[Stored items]

━━━━━━━━━━

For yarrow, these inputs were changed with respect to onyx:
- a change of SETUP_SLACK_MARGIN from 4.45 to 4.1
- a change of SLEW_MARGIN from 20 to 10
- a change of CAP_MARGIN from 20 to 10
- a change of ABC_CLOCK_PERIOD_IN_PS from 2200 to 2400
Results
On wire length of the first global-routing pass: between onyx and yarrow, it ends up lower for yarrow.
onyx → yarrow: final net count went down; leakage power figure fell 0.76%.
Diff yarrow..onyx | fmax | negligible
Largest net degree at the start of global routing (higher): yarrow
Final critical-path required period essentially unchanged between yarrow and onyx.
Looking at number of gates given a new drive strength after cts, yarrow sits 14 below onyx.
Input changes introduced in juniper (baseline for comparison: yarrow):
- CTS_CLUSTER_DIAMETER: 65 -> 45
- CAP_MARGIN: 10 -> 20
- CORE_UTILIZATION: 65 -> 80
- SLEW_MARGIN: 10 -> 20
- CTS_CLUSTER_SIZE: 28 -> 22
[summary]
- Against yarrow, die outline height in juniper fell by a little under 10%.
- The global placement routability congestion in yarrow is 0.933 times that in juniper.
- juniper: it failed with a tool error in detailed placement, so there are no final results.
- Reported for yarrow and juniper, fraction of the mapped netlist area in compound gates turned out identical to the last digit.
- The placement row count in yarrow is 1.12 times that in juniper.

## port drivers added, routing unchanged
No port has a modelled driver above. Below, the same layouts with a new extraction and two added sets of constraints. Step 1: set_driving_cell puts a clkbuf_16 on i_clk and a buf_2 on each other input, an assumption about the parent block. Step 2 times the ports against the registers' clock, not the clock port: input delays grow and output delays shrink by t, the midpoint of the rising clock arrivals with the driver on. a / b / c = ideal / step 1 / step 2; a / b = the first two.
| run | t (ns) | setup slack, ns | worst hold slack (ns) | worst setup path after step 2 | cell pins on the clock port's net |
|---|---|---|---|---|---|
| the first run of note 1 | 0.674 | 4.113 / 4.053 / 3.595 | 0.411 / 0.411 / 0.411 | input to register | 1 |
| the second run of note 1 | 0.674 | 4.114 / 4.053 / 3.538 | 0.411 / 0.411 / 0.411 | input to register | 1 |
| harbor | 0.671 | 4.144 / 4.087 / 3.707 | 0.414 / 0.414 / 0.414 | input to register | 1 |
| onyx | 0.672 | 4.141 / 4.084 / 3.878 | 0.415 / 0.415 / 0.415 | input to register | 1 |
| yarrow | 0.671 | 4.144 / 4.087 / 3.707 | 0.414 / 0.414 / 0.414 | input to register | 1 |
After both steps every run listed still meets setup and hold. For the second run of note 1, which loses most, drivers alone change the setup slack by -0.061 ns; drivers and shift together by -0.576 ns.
This is an optimization exercise on Yosys and OpenROAD, whose aim is small area, not a production implementation. In this exercise RTL edits were held to simulation tests only and were not proved equivalent to the original. Power is estimated from default activity; no workload was simulated.

## design/flow/config.mk

```make
export PLATFORM = sky130hd
export DESIGN_NAME = cluster_centroid_n
export DESIGN_NICKNAME = cluster_centroid_n
export VERILOG_FILES = /design/flow/design.v
export SDC_FILE = /design/flow/constraint.sdc
export NUM_CORES = 4
export LEC_CHECK = 0
export CAP_MARGIN = 20
export CORE_MARGIN = 2
export CORE_UTILIZATION = 40
export SLEW_MARGIN = 20
```

## design/flow/constraint.sdc

```tcl
create_clock -name core_clock -period 8.0 [get_ports {clk}]
set_input_delay 1.6000 -clock core_clock [delete_from_list [all_inputs] [get_ports {clk}]]
set_output_delay 1.6000 -clock core_clock [all_outputs]
set_load 0.01 [all_outputs]
```

## design/flow/design.v

```verilog
module cluster_centroid_n #(
  parameter int IMG_WIDTH    = 640,
  parameter int IMG_HEIGHT   = 480,
  parameter int NUM_CLUSTERS = 3,
  parameter int COLOR_W      = 12,
  parameter int DIST_THRESH  = 64,
  parameter int MIN_COUNT    = 4,
  localparam int XW = $clog2(IMG_WIDTH),
  localparam int YW = $clog2(IMG_HEIGHT),
  localparam int IW = (NUM_CLUSTERS > 1) ? $clog2(NUM_CLUSTERS) : 1
) (
  input  logic                         clk,
  input  logic                         rst,
  input  logic signed [COLOR_W-1:0]    pixel_r,
  input  logic signed [COLOR_W-1:0]    pixel_g,
  input  logic signed [COLOR_W-1:0]    pixel_b,
  input  logic                         pixel_valid,
  input  logic [XW-1:0]                x,
  input  logic [YW-1:0]                y,
  input  logic                         ref_wr_en,
  input  logic [IW-1:0]                ref_wr_idx,
  input  logic signed [COLOR_W-1:0]    ref_wr_r,
  input  logic signed [COLOR_W-1:0]    ref_wr_g,
  input  logic signed [COLOR_W-1:0]    ref_wr_b,
  output logic [NUM_CLUSTERS*XW-1:0]   centroid_x,
  output logic [NUM_CLUSTERS*YW-1:0]   centroid_y,
  output logic [NUM_CLUSTERS-1:0]      found,
  output logic                         frame_done,
  output logic                         busy,
  output logic                         overrun
);
  localparam int CW    = $clog2(IMG_WIDTH * IMG_HEIGHT + 1);
  localparam int SUM_W = $clog2(IMG_WIDTH * IMG_WIDTH * IMG_HEIGHT);
  localparam int SW    = $clog2(2 * NUM_CLUSTERS + 1);
  localparam int BW    = $clog2(SUM_W);
  localparam int NDIV  = 2 * NUM_CLUSTERS;
  localparam int CH_W  = NDIV * SUM_W;            
  localparam int MW    = $clog2(DIST_THRESH + 1);  
  localparam logic signed [COLOR_W:0] THRESH = (COLOR_W+1)'(DIST_THRESH);
  localparam logic [SW-1:0] LOAD_SEL = SW'(NDIV);
  localparam logic [BW-1:0] LAST_BIT = BW'(SUM_W - 1);
  function automatic logic [MW:0] chan_dist(
    input logic signed [COLOR_W-1:0] a,
    input logic signed [COLOR_W-1:0] b
  );
    logic signed [COLOR_W:0] t;
    logic [MW-1:0] m;
    logic ok;
    t = {a[COLOR_W-1], a} - {b[COLOR_W-1], b};
    if (t[COLOR_W]) begin
      ok = t >= -THRESH;
      m  = -t[MW-1:0];
    end else begin
      ok = t <= THRESH;
      m  = t[MW-1:0];
    end
    chan_dist = {ok, m};
  endfunction
  logic signed [COLOR_W-1:0] r_ref_r [NUM_CLUSTERS];
  logic signed [COLOR_W-1:0] r_ref_g [NUM_CLUSTERS];
  logic signed [COLOR_W-1:0] r_ref_b [NUM_CLUSTERS];
  logic [MW+1:0]           w_d  [NUM_CLUSTERS];
  logic [NUM_CLUSTERS-1:0] w_in;
  logic [NUM_CLUSTERS-1:0] w_cls;
  logic [NUM_CLUSTERS-1:0] r_hit;
  logic                    r_eof, r_s2_eof;
  logic [XW-1:0]           r_x;
  logic [YW-1:0]           r_y;
  logic [CW-1:0]    r_cnt [NUM_CLUSTERS];
  logic [SUM_W-1:0] r_sx  [NUM_CLUSTERS];
  logic [SUM_W-1:0] r_sy  [NUM_CLUSTERS];
  logic [CW-1:0]    w_fin_cnt [NUM_CLUSTERS];
  logic [SUM_W-1:0] w_fin_sx  [NUM_CLUSTERS];
  logic [SUM_W-1:0] w_fin_sy  [NUM_CLUSTERS];
  logic [CW-1:0]    r_snap_cnt [NUM_CLUSTERS];
  logic [CH_W:0]    r_ch;
  logic [CH_W-1:0]  w_ch_load;
  logic             r_busy;
  logic [SW-1:0]    r_sel;
  logic [BW-1:0]    r_bit;
  logic [CW-1:0]    r_rem;
  logic             w_load, w_div, w_last, w_idle_nx, w_snap, w_ge;
  logic [CW-1:0]    w_divisor;
  logic [CW:0]      w_rem_sh;
  logic [CW-1:0]    w_rem_nx;
  logic [NUM_CLUSTERS*XW-1:0] r_centroid_x;
  logic [NUM_CLUSTERS*YW-1:0] r_centroid_y;
  logic [NUM_CLUSTERS-1:0]    r_found;
  logic                       r_frame_done, r_overrun;
  always_ff @(posedge clk) begin
    if (rst) begin
      for (int k = 0; k < NUM_CLUSTERS; k++) begin
        r_ref_r[k] <= COLOR_W'(50  + 450 * k);
        r_ref_g[k] <= COLOR_W'(100 + 450 * k);
        r_ref_b[k] <= COLOR_W'(150 + 450 * k);
      end
    end else begin
      for (int k = 0; k < NUM_CLUSTERS; k++) begin
        if (ref_wr_en && ref_wr_idx == IW'(k)) begin
          r_ref_r[k] <= ref_wr_r;
          r_ref_g[k] <= ref_wr_g;
          r_ref_b[k] <= ref_wr_b;
        end
      end
    end
  end
  always_comb begin
    for (int k = 0; k < NUM_CLUSTERS; k++) begin
      logic [MW:0] dr, dg, db;
      dr = chan_dist(pixel_r, r_ref_r[k]);
      dg = chan_dist(pixel_g, r_ref_g[k]);
      db = chan_dist(pixel_b, r_ref_b[k]);
      w_d[k]  = (MW+2)'(dr[MW-1:0]) + (MW+2)'(dg[MW-1:0]) + (MW+2)'(db[MW-1:0]);
      w_in[k] = dr[MW] && dg[MW] && db[MW] && w_d[k] <= (MW+2)'(DIST_THRESH);
    end
  end
  always_comb begin
    logic          match;
    logic [MW-1:0] best;
    match = 1'b0;
    best  = '0;
    w_cls = '0;
    for (int k = 0; k < NUM_CLUSTERS; k++) begin
      if (w_in[k] && (!match || w_d[k][MW-1:0] < best)) begin
        match = 1'b1;
        best  = w_d[k][MW-1:0];
        w_cls = '0;
        w_cls[k] = 1'b1;
      end
    end
  end
  always_ff @(posedge clk) begin
    r_hit    <= (rst || !pixel_valid) ? '0 : w_cls;
    r_eof    <= !rst && pixel_valid && x == XW'(IMG_WIDTH - 1) && y == YW'(IMG_HEIGHT - 1);
    r_s2_eof <= !rst && r_eof;
    r_x      <= x;
    r_y      <= y;
  end
  always_comb begin
    for (int k = 0; k < NUM_CLUSTERS; k++) begin
      w_fin_cnt[k] = r_cnt[k] + CW'(r_hit[k]);
      w_fin_sx[k]  = r_sx[k] + (r_hit[k] ? SUM_W'(r_x) : SUM_W'(0));
      w_fin_sy[k]  = r_sy[k] + (r_hit[k] ? SUM_W'(r_y) : SUM_W'(0));
    end
  end
  always_ff @(posedge clk) begin
    for (int k = 0; k < NUM_CLUSTERS; k++) begin
      if (rst || r_eof) begin
        r_cnt[k] <= '0;
        r_sx[k]  <= '0;
        r_sy[k]  <= '0;
      end else begin
        r_cnt[k] <= w_fin_cnt[k];
        r_sx[k]  <= w_fin_sx[k];
        r_sy[k]  <= w_fin_sy[k];
      end
    end
  end
  assign w_load    = r_busy && r_sel == LOAD_SEL;
  assign w_div     = r_busy && !w_load;
  assign w_last    = r_bit == LAST_BIT;
  assign w_idle_nx = (!r_busy && !r_s2_eof) || w_load;
  assign w_snap    = r_eof && w_idle_nx;
  always_comb begin
    for (int k = 0; k < NUM_CLUSTERS; k++) begin
      w_ch_load[CH_W - (2*k+1)*SUM_W +: SUM_W] = w_fin_sx[k];
      w_ch_load[CH_W - (2*k+2)*SUM_W +: SUM_W] = w_fin_sy[k];
    end
  end
  always_comb begin
    w_divisor = r_snap_cnt[r_sel >> 1];
    w_rem_sh  = {r_rem, r_ch[CH_W]};
    w_ge      = w_rem_sh >= {1'b0, w_divisor};
    w_rem_nx  = w_ge ? CW'(w_rem_sh - {1'b0, w_divisor}) : w_rem_sh[CW-1:0];
  end
  always_ff @(posedge clk) begin
    r_ch[CH_W] <= r_ch[CH_W-1];
    if (w_snap) r_ch[CH_W-1:0] <= w_ch_load;
    else        r_ch[CH_W-1:0] <= {r_ch[CH_W-2:0], w_ge};
    r_rem <= (!w_div || w_last) ? '0 : w_rem_nx;
    if (w_snap)
      for (int k = 0; k < NUM_CLUSTERS; k++) r_snap_cnt[k] <= w_fin_cnt[k];
  end
  always_ff @(posedge clk) begin
    if (rst) begin
      r_busy       <= 1'b0;
      r_sel        <= '0;
      r_bit        <= '0;
      r_frame_done <= 1'b0;
      r_overrun    <= 1'b0;
      r_found      <= '0;
      r_centroid_x <= '0;
      r_centroid_y <= '0;
    end else begin
      r_frame_done <= w_load;
      if (r_s2_eof && r_busy) r_overrun <= 1'b1;
      if (!r_busy) begin
        if (r_s2_eof) begin
          r_busy <= 1'b1;
          r_sel  <= '0;
          r_bit  <= '0;
        end
      end else if (w_load) begin
        r_busy <= 1'b0;
        for (int k = 0; k < NUM_CLUSTERS; k++) begin
          r_found[k] <= r_snap_cnt[k] >= CW'(MIN_COUNT);
          if (r_snap_cnt[k] >= CW'(MIN_COUNT)) begin
            r_centroid_x[k*XW +: XW] <= r_ch[CH_W - (2*k+1)*SUM_W +: XW];
            r_centroid_y[k*YW +: YW] <= r_ch[CH_W - (2*k+2)*SUM_W +: YW];
          end
        end
      end else if (w_last) begin
        r_bit <= '0;
        r_sel <= r_sel + SW'(1);
      end else begin
        r_bit <= r_bit + BW'(1);
      end
    end
  end
  assign centroid_x = r_centroid_x;
  assign centroid_y = r_centroid_y;
  assign found      = r_found;
  assign frame_done = r_frame_done;
  assign busy       = r_busy;
  assign overrun    = r_overrun;
endmodule
```
This is an optimization exercise on Yosys and OpenROAD, whose aim is small area, a short achievable clock period and few clock cycles per item, not a production implementation.
Where RTL was checked, it was by simulation tests only, not by an equivalence proof against the original.
Power figures rest on the tool's default switching activity, not on a simulated workload.

lane 1:
==> flow/design.v (excerpt) <==
module expu_accumulator #(
    parameter int EXP_BITS  = 8,
    parameter int MANT_BITS = 7,
    parameter int N_ROWS    = 8,
    parameter int ACC_WIDTH = 32,
    parameter int ACC_FRAC  = 16,
    localparam int WIDTH    = EXP_BITS + MANT_BITS + 1
) (
    input  logic                      clk_i,
    input  logic                      rst_ni,
    input  logic                      clear_i,
    input  logic                      enable_i,
    input  logic                      valid_i,
    output logic                      ready_o,
    input  logic [N_ROWS-1:0]         strb_i,
    input  logic [N_ROWS*WIDTH-1:0]   op_i,
    input  logic                      last_i,
    output logic [ACC_WIDTH-1:0]      sum_o,
    output logic                      overflow_o,
    output logic                      valid_o,
    input  logic                      ready_i
);
==> flow/config.mk <==
export PLATFORM = sky130hd
export DESIGN_NAME = expu_accumulator
export DESIGN_NICKNAME = expu_accumulator
export VERILOG_FILES = /design/flow/design.v
export SDC_FILE = /design/flow/constraint.sdc
export NUM_CORES = 4
export LEC_CHECK = 0
export CAP_MARGIN = 20
export CORE_MARGIN = 2
export CORE_UTILIZATION = 40
export SLEW_MARGIN = 20
export SYNTH_HIERARCHICAL = 1
==> flow/constraint.sdc <==
create_clock -name core_clock -period 22.0 [get_ports {clk_i}]
set_input_delay 4.4000 -clock core_clock [delete_from_list [all_inputs] [get_ports {clk_i}]]
set_output_delay 4.4000 -clock core_clock [all_outputs]
set_load 0.01 [all_outputs]
standard.sh (not shown) runs the stock make flow with config.mk's settings and CLKGATE_MAP_FILE= SYNTH_SCRIPT=/design/flow/synth_recipe.tcl, a recipe that flattens the netlist after the stock synthesis.
==> flow/flow/run.sh <==
#!/bin/bash
# The standard layout (standard.sh: the ORFS flow, standard synthesis included), with one
# change: the input and output port buffers are the smallest plain buffer, buf_1, instead of the
# cell buffer_ports picks by itself (a 10 um2 delay buffer).
set -euo pipefail
export BUFFER_PORTS_ARGS="-buffer_cell sky130_fd_sc_hd__buf_1"
bash standard.sh > standard_make.log 2>&1
The following lists how lane 2 was set up differently from lane 1:
==> flow/flow/run.sh <==
#!/bin/bash
# The standard layout (standard.sh: the ORFS flow, standard synthesis included), with two
# changes: the input and output port buffers are the smallest plain buffer, buf_1, instead of the
# cell buffer_ports picks by itself (a 10 um2 delay buffer); and timing repair aims at a setup
# slack of 12.6 ns on the design's clock, so that it speeds up the critical paths.
set -euo pipefail
export BUFFER_PORTS_ARGS="-buffer_cell sky130_fd_sc_hd__buf_1"
export SETUP_SLACK_MARGIN=12.6
bash standard.sh > standard_make.log 2>&1
Findings:
- Lane 2 was carried through to the last stage, and its layout satisfied the timing, DRC and antenna checks.
- Lane 2 vs lane 1: clock power share down in lane 2
- Wire: lane 2 routes more than lane 1
- Changes observed in lane 2 relative to lane 1: count of non-CTS buffers in the layout now sits higher, achievable clock frequency now sits higher, end-of-flow core utilization now sits higher.
No run of this note included a check of the RTL's function; only the layout flow was run.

━━━━━━━━━━

Using the entries shown above, reproduce verbatim the lines from the line bearing "- a change of SETUP_SLACK_MARGIN" to the line bearing "## port drivers added, routing unchanged", inclusive.

- **EXERCISE RESULT**
- a change of SETUP_SLACK_MARGIN from 4.45 to 4.1
- a change of SLEW_MARGIN from 20 to 10
- a change of CAP_MARGIN from 20 to 10
- a change of ABC_CLOCK_PERIOD_IN_PS from 2200 to 2400
Results
On wire length of the first global-routing pass: between onyx and yarrow, it ends up lower for yarrow.
onyx → yarrow: final net count went down; leakage power figure fell 0.76%.
Diff yarrow..onyx | fmax | negligible
Largest net degree at the start of global routing (higher): yarrow
Final critical-path required period essentially unchanged between yarrow and onyx.
Looking at number of gates given a new drive strength after cts, yarrow sits 14 below onyx.
Input changes introduced in juniper (baseline for comparison: yarrow):
- CTS_CLUSTER_DIAMETER: 65 -> 45
- CAP_MARGIN: 10 -> 20
- CORE_UTILIZATION: 65 -> 80
- SLEW_MARGIN: 10 -> 20
- CTS_CLUSTER_SIZE: 28 -> 22
[summary]
- Against yarrow, die outline height in juniper fell by a little under 10%.
- The global placement routability congestion in yarrow is 0.933 times that in juniper.
- juniper: it failed with a tool error in detailed placement, so there are no final results.
- Reported for yarrow and juniper, fraction of the mapped netlist area in compound gates turned out identical to the last digit.
- The placement row count in yarrow is 1.12 times that in juniper.

## port drivers added, routing unchanged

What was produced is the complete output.